Turkey is of course a name for a delicious bird – at first labelled the guinea fowl, until the New World creature was discovered. But the country’s state broadcaster TRT World complains that dictionaries also define turkey as ‘something that fails badly’. There’s worse. The Oxford English Dictionary (in an entry written in 1915, when Britain was at war against Turkey) records under Turk: ‘anyone having qualities historically attributed to Turks; a cruel, rigorous, or tyrannical person; any one behaving barbarically or savagely. Also: a bad-tempered or unmanageable person; a man who treats his wife harshly.’ The Church of England’s Book of Homilies (1563) speaks of the ‘cruelty of the enemy of our Lord Christ, the great Turk’, meaning the Ottoman Sultan, who no longer exists.

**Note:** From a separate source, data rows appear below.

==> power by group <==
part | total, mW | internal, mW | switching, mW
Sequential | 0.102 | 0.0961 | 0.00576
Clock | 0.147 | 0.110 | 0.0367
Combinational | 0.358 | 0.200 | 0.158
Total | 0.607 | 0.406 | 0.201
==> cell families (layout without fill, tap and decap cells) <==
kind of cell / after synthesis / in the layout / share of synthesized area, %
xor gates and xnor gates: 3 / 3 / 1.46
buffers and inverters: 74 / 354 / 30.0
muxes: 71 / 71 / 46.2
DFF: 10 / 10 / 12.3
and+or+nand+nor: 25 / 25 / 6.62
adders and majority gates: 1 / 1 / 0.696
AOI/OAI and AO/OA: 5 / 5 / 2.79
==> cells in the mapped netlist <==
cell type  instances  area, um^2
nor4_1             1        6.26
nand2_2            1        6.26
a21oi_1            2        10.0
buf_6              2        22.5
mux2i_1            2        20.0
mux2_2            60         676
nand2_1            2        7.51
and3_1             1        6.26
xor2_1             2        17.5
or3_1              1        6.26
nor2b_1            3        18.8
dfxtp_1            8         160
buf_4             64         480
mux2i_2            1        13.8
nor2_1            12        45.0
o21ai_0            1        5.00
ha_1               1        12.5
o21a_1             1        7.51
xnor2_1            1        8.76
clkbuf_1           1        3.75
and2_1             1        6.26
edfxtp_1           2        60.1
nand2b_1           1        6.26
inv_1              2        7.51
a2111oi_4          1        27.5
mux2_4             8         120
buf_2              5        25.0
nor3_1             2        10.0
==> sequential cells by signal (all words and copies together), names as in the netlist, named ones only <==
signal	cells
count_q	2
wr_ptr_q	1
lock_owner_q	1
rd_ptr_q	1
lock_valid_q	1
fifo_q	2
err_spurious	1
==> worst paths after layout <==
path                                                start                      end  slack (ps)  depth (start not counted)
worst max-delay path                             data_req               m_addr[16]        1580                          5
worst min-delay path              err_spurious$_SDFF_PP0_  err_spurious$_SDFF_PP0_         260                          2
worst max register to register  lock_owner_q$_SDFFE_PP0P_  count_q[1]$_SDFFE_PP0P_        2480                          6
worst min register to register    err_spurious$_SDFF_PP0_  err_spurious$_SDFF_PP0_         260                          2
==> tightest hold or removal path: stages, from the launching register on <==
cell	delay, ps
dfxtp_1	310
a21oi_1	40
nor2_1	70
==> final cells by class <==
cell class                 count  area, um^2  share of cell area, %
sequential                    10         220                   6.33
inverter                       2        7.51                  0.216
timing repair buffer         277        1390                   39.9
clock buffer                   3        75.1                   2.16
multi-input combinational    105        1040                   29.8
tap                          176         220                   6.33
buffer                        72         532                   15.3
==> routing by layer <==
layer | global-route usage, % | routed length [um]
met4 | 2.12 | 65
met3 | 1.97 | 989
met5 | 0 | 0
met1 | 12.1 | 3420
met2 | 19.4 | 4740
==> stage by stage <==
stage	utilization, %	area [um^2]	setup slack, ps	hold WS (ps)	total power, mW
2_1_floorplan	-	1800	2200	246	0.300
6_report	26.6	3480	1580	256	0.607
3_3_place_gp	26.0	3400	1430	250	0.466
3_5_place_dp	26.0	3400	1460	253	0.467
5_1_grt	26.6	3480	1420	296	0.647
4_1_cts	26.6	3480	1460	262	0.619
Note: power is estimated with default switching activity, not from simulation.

But unless we burn all old books, a change of spelling of Turkey won’t make much difference. It is less than 100 years since Turkey under Atatürk adopted the Roman alphabet in place of Arabic. And for all that time Turkey has called itself Türkiye. Other countries took no notice, for they express their own sounds by different conventions from Turkey’s.

The Turkish alphabet has 29 letters. A Turkish typewriter does not begin Qwerty but Fgğiod. Unless you can play the piano sitting on the floor and facing backwards, the Turkish typewriter is an impossible instrument.

One of the Turkish President’s names, Erdoğan, has a g with a breve over it, ğ, to separate the o and the a, but not standing for anything.